With the release of D365FO that all changed. We lost the ability to directly query the database beyond a development tier. This meant that when our clients needed data, they needed a new strategy and new data management architecture. Microsoft partners and customers have already invested heavily in solutions to accommodate the restrictions of D365FO, and the latest updates to the product will require further changes to accommodate data lakes.
Investing in BYOD
With D365FO, Microsoft has advocated the use of a Bring Your Own Database (BYOD) solution. Our Business Analytics team at MCA Connect has invested in this approach using the data management framework.

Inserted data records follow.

`src/rtl/hex_scroll_controller.sv`:
```
// Scrolling hex marquee: FIFO-buffered digits shift right-to-left across HEX5..HEX0.
// Define HEX_DP_MARK_EN to carry a per-digit decimal point through the FIFO and displays.
module hex_scroll_controller #(
  parameter int TICK_DIV   = 12500000,
  parameter int FIFO_DEPTH = 8,
  parameter int HOLD_TICKS = 8
) (
  input  logic                          CLOCK_50,
  input  logic                          RESET_N,
  input  logic                          enable,
  input  logic                          in_valid,
  input  logic [3:0]                    in_digit,
  input  logic                          in_blank,
  input  logic                          in_dp,
  output logic                          in_ready,
  output logic                          busy,
  output logic [$clog2(FIFO_DEPTH):0]   fifo_count,
  output logic [7:0]                    HEX0,
  output logic [7:0]                    HEX1,
  output logic [7:0]                    HEX2,
  output logic [7:0]                    HEX3,
  output logic [7:0]                    HEX4,
  output logic [7:0]                    HEX5
);

  // state    | meaning
  // ST_IDLE  | display blank, waiting for the first digit
  // ST_RUN   | popping one digit per tick
  // ST_HOLD  | FIFO ran dry, display frozen for HOLD_TICKS ticks
  // ST_DRAIN | shifting blanks in until all six displays are clear

  localparam int CNT_W  = $clog2(TICK_DIV);
  localparam int PTR_W  = $clog2(FIFO_DEPTH);
  localparam int HOLD_W = $clog2(HOLD_TICKS + 1);

`ifdef HEX_DP_MARK_EN
  localparam int ENT_W = 6;
`else
  localparam int ENT_W = 5;
`endif

  localparam logic [CNT_W-1:0]  TC_LAST   = CNT_W'(TICK_DIV - 1);
  localparam logic [PTR_W:0]    FULL_CNT  = (PTR_W + 1)'(FIFO_DEPTH);
  localparam logic [HOLD_W-1:0] HOLD_LAST = HOLD_W'(HOLD_TICKS - 1);

  typedef enum logic [1:0] {ST_IDLE, ST_RUN, ST_HOLD, ST_DRAIN} state_t;

  state_t             state_q, state_d;
  logic [CNT_W-1:0]   tick_cnt_q, tick_cnt_d;
  logic [HOLD_W-1:0]  hold_q, hold_d;
  logic [2:0]         drain_q, drain_d;
  logic [PTR_W-1:0]   wr_ptr_q, wr_ptr_d, rd_ptr_q, rd_ptr_d;
  logic [PTR_W:0]     count_q, count_d;
  logic [ENT_W-1:0]   mem_q [FIFO_DEPTH];
  logic [ENT_W-1:0]   mem_d [FIFO_DEPTH];
  logic [7:0]         hex_q [6];
  logic [7:0]         hex_d [6];

  logic               tick, pop, push, shift_blank, fifo_empty;
  logic [ENT_W-1:0]   wr_entry;

`ifdef HEX_DP_MARK_EN
  assign wr_entry = {in_dp, in_blank, in_digit};
`else
  logic unused_dp;
  assign unused_dp = in_dp;
  assign wr_entry  = {in_blank, in_digit};
`endif

  // Entry layout: [3:0] digit, [4] blank, [5] dp (when carried).
  function automatic logic [7:0] glyph(input logic [ENT_W-1:0] e);
    logic [7:0] g;
    case (e[3:0])
      4'h0: g = 8'hC0;  4'h1: g = 8'hF9;  4'h2: g = 8'hA4;  4'h3: g = 8'hB0;
      4'h4: g = 8'h99;  4'h5: g = 8'h92;  4'h6: g = 8'h82;  4'h7: g = 8'hF8;
      4'h8: g = 8'h80;  4'h9: g = 8'h90;  4'hA: g = 8'h88;  4'hB: g = 8'h83;
      4'hC: g = 8'hC6;  4'hD: g = 8'hA1;  4'hE: g = 8'h86;  default: g = 8'h8E;
    endcase
    if (e[4]) g = 8'hFF;
`ifdef HEX_DP_MARK_EN
    else if (e[5]) g[7] = 1'b0;
`endif
    return g;
  endfunction

  assign fifo_empty = (count_q == '0);
  assign in_ready   = (count_q != FULL_CNT);
  assign push       = in_valid && in_ready;
  assign fifo_count = count_q;

  assign HEX0 = hex_q[0];
  assign HEX1 = hex_q[1];
  assign HEX2 = hex_q[2];
  assign HEX3 = hex_q[3];
  assign HEX4 = hex_q[4];
  assign HEX5 = hex_q[5];

  always_ff @(posedge CLOCK_50 or negedge RESET_N) begin
    if (!RESET_N) begin
      state_q    <= ST_IDLE;
      tick_cnt_q <= '0;
      hold_q     <= '0;
      drain_q    <= '0;
      wr_ptr_q   <= '0;
      rd_ptr_q   <= '0;
      count_q    <= '0;
      hex_q      <= '{default: 8'hFF};
    end else begin
      state_q    <= state_d;
      tick_cnt_q <= tick_cnt_d;
      hold_q     <= hold_d;
      drain_q    <= drain_d;
      wr_ptr_q   <= wr_ptr_d;
      rd_ptr_q   <= rd_ptr_d;
      count_q    <= count_d;
      hex_q      <= hex_d;
    end
  end

  // Storage needs no reset: occupancy is tracked by the pointers and count.
  always_ff @(posedge CLOCK_50) begin
    mem_q <= mem_d;
  end

  always_comb begin
    state_d = state_q;
    hold_d  = hold_q;
    drain_d = drain_q;
    case (state_q)
      ST_IDLE: begin
        hold_d  = '0;
        drain_d = '0;
        // A push landing on the final drain edge leaves data behind in IDLE.
        if (push || !fifo_empty) state_d = ST_RUN;
      end
      ST_RUN: begin
        if (tick && fifo_empty) begin
          state_d = ST_HOLD;
          hold_d  = '0;
        end
      end
      ST_HOLD: begin
        if (tick) begin
          if (!fifo_empty) begin
            state_d = ST_RUN;
          end else begin
            hold_d = hold_q + HOLD_W'(1);
            if (hold_q == HOLD_LAST) begin
              state_d = ST_DRAIN;
              drain_d = '0;
            end
          end
        end
      end
      default: begin
        if (tick) begin
          if (!fifo_empty) begin
            state_d = ST_RUN;
          end else begin
            drain_d = drain_q + 3'd1;
            if (drain_q == 3'd5) begin
              state_d = ST_IDLE;
              drain_d = '0;
            end
          end
        end
      end
    endcase
  end

  always_comb begin
    busy        = (state_q != ST_IDLE);
    tick        = busy && enable && (tick_cnt_q == TC_LAST);
    pop         = tick && !fifo_empty;
    shift_blank = tick && fifo_empty && (state_q == ST_DRAIN);
  end

  always_comb begin
    tick_cnt_d = tick_cnt_q;
    if (!busy || tick) tick_cnt_d = '0;
    else if (enable)   tick_cnt_d = tick_cnt_q + CNT_W'(1);

    mem_d    = mem_q;
    wr_ptr_d = wr_ptr_q;
    rd_ptr_d = rd_ptr_q;
    if (push) begin
      mem_d[wr_ptr_q] = wr_entry;
      wr_ptr_d        = wr_ptr_q + PTR_W'(1);
    end
    if (pop) rd_ptr_d = rd_ptr_q + PTR_W'(1);

    case ({push, pop})
      2'b10:   count_d = count_q + (PTR_W + 1)'(1);
      2'b01:   count_d = count_q - (PTR_W + 1)'(1);
      default: count_d = count_q;
    endcase

    hex_d = hex_q;
    if (pop || shift_blank) begin
      for (int i = 5; i > 0; i--) hex_d[i] = hex_q[i-1];
      hex_d[0] = pop ? glyph(mem_q[rd_ptr_q]) : 8'hFF;
    end
  end

endmodule
```
`config.mk`:
```
export PLATFORM = sky130hd
export DESIGN_NAME = hex_scroll_controller
export DESIGN_NICKNAME = d
export VERILOG_FILES = /design/src/rtl/hex_scroll_controller.sv
export SDC_FILE = /design/constraint.sdc
export NUM_CORES = 1
export LEC_CHECK = 0
export ABC_AREA = 0
export BUFFER_PORTS_ARGS = -buffer_cell sky130_fd_sc_hd__buf_2
export CAP_MARGIN = 10
export CORE_ASPECT_RATIO = 1.75
export CORE_MARGIN = 4
export CORE_UTILIZATION = 63
export CTS_CLUSTER_SIZE = 20
export DETAILED_ROUTE_END_ITERATION = 12
export PLACE_DENSITY = 0.85
export SLEW_MARGIN = 5
export SYNTH_ARGS = -nofsm -noshare
export SYNTH_HDL_FRONTEND = slang
export SYNTH_SLANG_ARGS = --single-unit
export TNS_END_PERCENT = 20
```
`constraint.sdc`:
```
create_clock -name CLOCK_50 -period 4.35 [get_ports CLOCK_50]
set_input_delay 0.6525 -clock CLOCK_50 [delete_from_list [all_inputs] [get_ports CLOCK_50]]
set_output_delay 0.6525 -clock CLOCK_50 [all_outputs]
set_load 0.05 [all_outputs]
```
; ---- Word-level counts from Yosys, hierarchy flattened
; Memory sizes are Yosys's and may differ from the RTL's.
; Cells that the tools add are included.
[totals]
latch_bits = 0
regBits = 131
ram_bits = 0
mem_count = 1
mem_bits_ro = 112
word_cells = 106
input_bits = 10
[memory_table]
columns = name, depth, word_bits, rd, rd_clocked_by_memory_dff, wr, line_no
row1 = (no name shown), 16, 7, 1, 0, 0, 73  ; case (e[3:0])
[op_classes]
n_addsub = 7
n_mux = 31
magnitude_cmp = 3
shift = 0
reduce_logical = 24
n_mul = 0
div = 0
eq_ne = 16
n_bitwise = 3
[op_table]
columns = op, n
row1 = two-way mux 24 bit, 2
row2 = bitwise mux 40 bit, 1
row3 = "adder 24 x 1 -> 24 bit, second input constant", 1
row4 = "== test 24 bit, second input constant", 1
row5 = two-way mux 3 bit, 6
row6 = two-way mux 2 bit, 8
row7 = two-way mux 8 bit, 2
row8 = binary-select mux 5 bit (select 3 bit), 1
row9 = demux 5 bit (select 3 bit), 1
row10 = two-way mux 5 bit, 3
row11 = two-way mux 4 bit, 3
row12 = one-hot mux 4 bit (3 select lines), 1
row13 = AND reduction 6 bit, 2
row14 = "!= test 2 bit, second input constant", 5
row15 = nonzero test 2 bit, 5
row16 = "adder 3 x 1 -> 3 bit, second input constant", 3
row17 = one-hot mux 3 bit (3 select lines), 1
row18 = "adder 4 x 1 -> 4 bit, second input constant", 2
row19 = ">= comparator 4 bit, second input constant", 2
row20 = NOT 3 -> 4 bit, 2
row21 = one-hot mux 4 bit (2 select lines), 1
row22 = logical AND 1 bit, 7
row23 = "== test 2 bit, second input constant", 3
row24 = one-hot mux 2 bit (3 select lines), 1
row25 = 15 further kinds, 20

; ---- Logic depth before layout (Yosys ltp)
; An unclocked memory read counts as a cell.
[depth]
word_depth = 7
ltp_mapped = 12

; ---- Worst setup path after synthesis
; Ideal clock, no wire load.
[synth_timing]
path_kind = register to register
startpoint = register count_q[1] (netlist: fifo_count[1])
endpoint = register count_q[2] (netlist: fifo_count[2])
setup_ns = 0.144
setup_slack_ns = 1.283
path_buffers = 2
required_time_ns = 4.206
arrival_ns = 2.923
path_stages_with_launch = 12
path_cell_list = dfrtp_1 > buf_4 > or4b_1 > clkbuf_1 > nand2_1 > ha_1 > xor2_1 > ha_1 > a21oi_1 > xnor2_1 > nand2_1 > xnor2_1
[synth_between]
word_cells_on_any_way = 11
[synth_rtl]
columns = element, line_no
row1 = "start, declared", 53  ; logic [PTR_W:0] count_q, count_d;
row2 = "start signal, assigned", 115  ; count_q <= count_d;
row3 = != test 4 bit (*), 87  ; assign in_ready = (count_q != FULL_CNT);
row4 = net in_ready, 15  ; output logic in_ready,
row5 = logical AND 1 bit (*), 88  ; assign push = in_valid && in_ready;
row6 = == test 2 x 1 -> 1 bit / == test 2 bit (equally long branches), 192  ; case ({push, pop})
row7 = one-hot mux 4 bit (2 select lines) / nonzero test 2 bit (equally long branches), n/a
; Mark *: on every way through the listed nets, which the timed path passes. The rest lies on a longest branch.
; A chain may end at the register's enable or synchronous reset.

; ---- Worst setup path after layout
[layout_timing]
startpoint = register state_q[0]
endpoint = register count_q[2] (netlist: fifo_count[2])
[layout_between]
elab_chain_len = 6
word_cells_on_any_way = 8
[layout_rtl]
columns = element, line_no
row1 = "start, declared", 48  ; state_t state_q, state_d;
row2 = "start signal, assigned", 109  ; state_q <= state_d;
row3 = nonzero test 2 bit (*), 172  ; busy = (state_q != ST_IDLE);
row4 = logical AND 1 bit (*) (2 in a row), 173  ; tick = busy && enable && (tick_cnt_q == TC_LAST);
row5 = logical AND 1 bit (*), 174  ; pop = tick && !fifo_empty;
row6 = == test 2 x 1 -> 1 bit / == test 2 bit (equally long branches), 192
row7 = one-hot mux 4 bit (2 select lines) / nonzero test 2 bit (equally long branches), n/a
; Mark *: on every way between the ends. The rest lies on a longest branch, timed or not.

==> results.py <==
metrics = {
    "power_and_ir_drop": {
        "p_leak_nw": 2.856,
        "combPwrFrac_pct": 14.5,
        "net-switching-power_uw": 919.5,
        "cell_internal_pwr_mw": 2.261,
        "switching_share_pct": 28.91,
        "pwr-share-clk_pct": 39.3,
        "power_frac_seq_pct": 46.2,
        "p_per_area_mw_per_mm2": 468.7,
        "peakVddDrop_uv": 460.6,
    },
    "worst_hold_path": {
        "hold_path.class": "primary input to asynchronous set/reset pin",
    },
    "sta": {
        "timing.slew.headroom_pct": 31.16,
        "finalHoldViolCount": 0,
        "slew_violations": 0,
        "period_share_pct": 71.27,
        "tns_ns": 0,
        "skew_ns": 0.008243,
        "finalSetupViolCount": 0,
        "rsz0062_at_grt": "no",
        "fmax_mhz": 322.5,
        "tightestPinTransition_ns": 1.033,
        "period_minus_slack_ns": 3.100,
    },
    "setup_path": {
        "setup.worst_path.end": "fifo_count[2]$_DFFE_PN0P_",
        "critical_path_arrival_ns": 3.39,
        "r2r_cells": 12,
        "required_ns": 4.64,
        "cpMostUsedCell": "ha_1",
        "crit_type": "register to register",
        "critPathLaunchType": "register",
        "end_kind": "register",
        "reg2reg_setup_slack_ns": 1.25,
        "crit_fanout": 8,
        "startpoint": "state_q[0]$_DFFE_PN0P_",
        "r2r_end": "fifo_count[2]$_DFFE_PN0P_",
        "crit_chain": "inv_1, ha_1, and2b_1, nand4_1, nor3_4, ha_1, xor2_1, ha_1, a21oi_1, xnor2_1, nand2_1, xnor2_1",
        "reg2reg_from": "state_q[0]$_DFFE_PN0P_",
        "slowest_stage": "nor3_4",
        "slowest_delay_ns": 0.52,
    },
    "finish": {
        "drive_above_1_share_pct": 35.80,
        "layout_commonest_cell": "buf_2",
        "num_antenna_cells": 0,
        "areaGrowthSynthToFinish_pct": 14.26,
        "design_area_sq_mm": 0.006787,
        "n_fill_cell": 571,
        "fin_nets": 543,
        "final_cell_mix": "buf_2, dfrtp_1, dfstp_2",
    },
    "logic_synthesis": {
        "synth_edf_count": 40,
        "yosys.area.top_type": "edfxtp_1",
        "synth_top_area_share_pct": 20.22,
        "synth_area_per_cell_sq_um": 13.00,
        "ys_top_cells_by_area": "edfxtp_1, dfstp_2, dfrtp_1, mux2_2, ha_1",
        "ys_types": 56,
        "synth-seq-area-share_pct": 56.92,
        "synth_cells": 457,
        "synth-async-reset-ratio_pct": 68.00,
        "synthFlopType": "dfrtp_1",
        "syn-cell-area_sq_mm": 0.005939,
        "ys_ff_latch": 125,
        "yosys_warnings": 0,
    },
    "cts": {
        "htree_num_levels": 4,
        "cts_hold_buf": 0,
        "post_cts_buffers": 0,
        "cts_sinks": 125,
        "post_cts_resized": 0,
        "cts_buffers": 17,
        "clk_pin_slew_ns": 0.06,
        "cts-root-buf": "clkbuf_16",
        "cts_tree": "built",
        "clkLatencyLatePin_ns": 0.42,
        "cts_buffer_depth": 2,
    },
    "die": {
        "fp.dieW_um": 81.40,
        "die_y_um": 136.4,
        "rows": 46,
        "start_util_pct": 64.90,
        "ios": 64,
        "core_region_area_sq_mm": 0.009151,
        "die_area_sq_mm": 0.01111,
    },
    "routing": {
        "drt-vias-per-instance": 5.881,
        "highest_layer": "met4",
        "num_vias": 3811,
        "firstDrtPassIters": 5,
        "met3_length_um": 479,
        "drt_iter0_drc": 239,
        "drt-met1-wl_mm": 4.269,
        "wire_per_inst_um": 18.01,
        "wl_mm": 11.67,
        "ant_nets": 0,
        "wl_met2_mm": 6.591,
        "drc": 0,
    },
    "placement": {
        "gp_congestion": 0.8587,
        "post-dp-hpwl_mm": 7.740,
        "place_area_sq_mm": 0.006255,
        "io_buffers": 56,
    },
    "global_route": {
        "grt_pass1_wl_mm": 19.20,
        "grt_max_degree": 86,
        "grt_overflow": 0,
        "grt_usage_pct": 23.41,
        "grt_pass1_vias": 3887,
        "antenna_found_initial": 0,
    },
    "job": {
        "cap_violations": 0,
    },
    "status": {
        "status": "finished, final reports clean",
    },
}
[metal layers]
| metal | vias to the layer above | GRT usage, % |
|---|---|---|
| met1 | 1894 | 25.36 |
| li1 | 1785 | - |
| met3 | 27 | 6.167 |
| met4 | 0 | 10.43 |
| met5 | - | 0 |
| met2 | 105 | 41.65 |
[cell usage after synthesis, types with 3 or more instances]
master and instances:
xnor2_1 22, nor3_1 14, mux4_2 10, dfrtp_1 43
o211ai_1 8, buf_2 7, xor2_1 8, clkbuf_1 4
or3_1 6, o32a_1 4, nand4_1 10, a21oi_1 6
and4_1 3, nand2_1 18, or4_1 3, nor4_1 10
mux2_2 39, nor2_1 39, edfxtp_1 40, buf_4 11
inv_1 22, and3_1 4, ha_1 18, dfstp_2 42
nand3_1 11, mux2i_1 11, o21ai_0 5
[through the flow]
step	hold slack (ns)	util [%]	instances	power, mW	setup WS, ns
floorplan	0.3569	-	462	1.813	1.283
global placement	0.5099	68.35	616	1.913	1.310
detailed placement	0.5134	68.35	616	1.937	1.240
CTS	0.4511	74.16	648	3.203	1.259
global route	0.5154	74.16	648	3.318	1.037
finish	0.4362	74.16	648	3.181	1.250
[registers in the layout, indices dropped and copies added, names as in the netlist]
| signal | count |
|---|---|
| mem_q | 40 |
| tick_cnt_q | 24 |
| HEX0 | 7 |
| HEX1 | 7 |
| HEX2 | 7 |
| HEX3 | 7 |
| HEX4 | 7 |
| HEX5 | 7 |
| fifo_count | 4 |
| hold_q | 4 |
| drain_q | 3 |
| rd_ptr_q | 3 |
| wr_ptr_q | 3 |
| state_q | 2 |
[how the worst min path moves through the flow]
stage / from / to / slack (ns) / cells after the start
after floorplan: RESET_N / drain_q[0]$_DFFE_PN0P_ / 0.36 / 0
after global placement: HEX0[4]$_DFFE_PN1P_ / HEX0[4]$_DFFE_PN1P_ / 0.51 / 1
after detailed placement: HEX0[4]$_DFFE_PN1P_ / HEX0[4]$_DFFE_PN1P_ / 0.51 / 1
after CTS: RESET_N / tick_cnt_q[11]$_DFFE_PN0P_ / 0.45 / 1
after global routing: RESET_N / tick_cnt_q[11]$_DFFE_PN0P_ / 0.52 / 1
final: RESET_N / rd_ptr_q[2]$_DFFE_PN0N_ / 0.44 / 1
[area by class of cell]
type / instances / area, sq um / share of cell area [%]
Inverter: 22 / 82.58 / 1.217
Sequential cell: 125 / 3381 / 49.82
Multi-Input combinational cell: 291 / 2344 / 34.53
Clock inverter: 10 / 66.31 / 0.9771
Clock buffer: 22 / 465.4 / 6.858
Tap cell: 120 / 150.1 / 2.212
Timing Repair Buffer: 58 / 297.8 / 4.388
[cell families after synthesis]
logic type               after synthesis  synth area share (%)
buffers and inverters                 46                 4.002
other                                  1               0.06314
adder cells (fa/ha/maj)               18                 3.792
XOR/XNOR                              30                 4.424
AO/OA/AOI/OAI                         41                 5.035
flip-flops                           125                 56.92
multiplexers                          62                 13.42
AND/OR/NAND/NOR                      134                 12.34
[worst max-delay path: cells and delay by family (launching register included)]
| family | cells | cell delay, ns |
|---|---|---|
| adders and majority gates | 3 | 0.82 |
| xor gates and xnor gates | 3 | 0.36 |
| buffers and inverters | 1 | 0.11 |
| DFF | 1 | 0.43 |
| and+or+nand+nor | 4 | 1.09 |
| AOI/OAI and AO/OA | 1 | 0.15 |
[power by group through the flow]
stage	clock network (mW)	registers, mW	logic, mW
CTS	1.27	1.47	0.465
detailed placement	0	1.48	0.459
finish	1.25	1.47	0.462
global route	1.32	1.48	0.509
global placement	0	1.47	0.444
floorplan	0	1.51	0.303
No activity file was read; power rests on OpenSTA's default activity.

The work required to support BYOD can be extensive. In our case, we developed a custom solution to programmatically generate hundreds of custom entities that we then manipulate further. We clean up any columns that can't be exported due to unsupported data types and flag others as obsolete. These entities are published into the Application Object Tree (AOT) and data export jobs are created through the Data Management workspace. The export jobs are configured to incrementally push the data into a SQL Server database. Microsoft officially claims support for Azure SQL Database, however our default installation for dataCONNECT is to an Azure VM running SQL Server. We have also been able to push into an on-prem SQL Server and SQL Managed Instance. Recurring exports are scheduled through batch jobs as frequently as possible, being careful not to impact the performance of the transactional system. All of this must be monitored closely.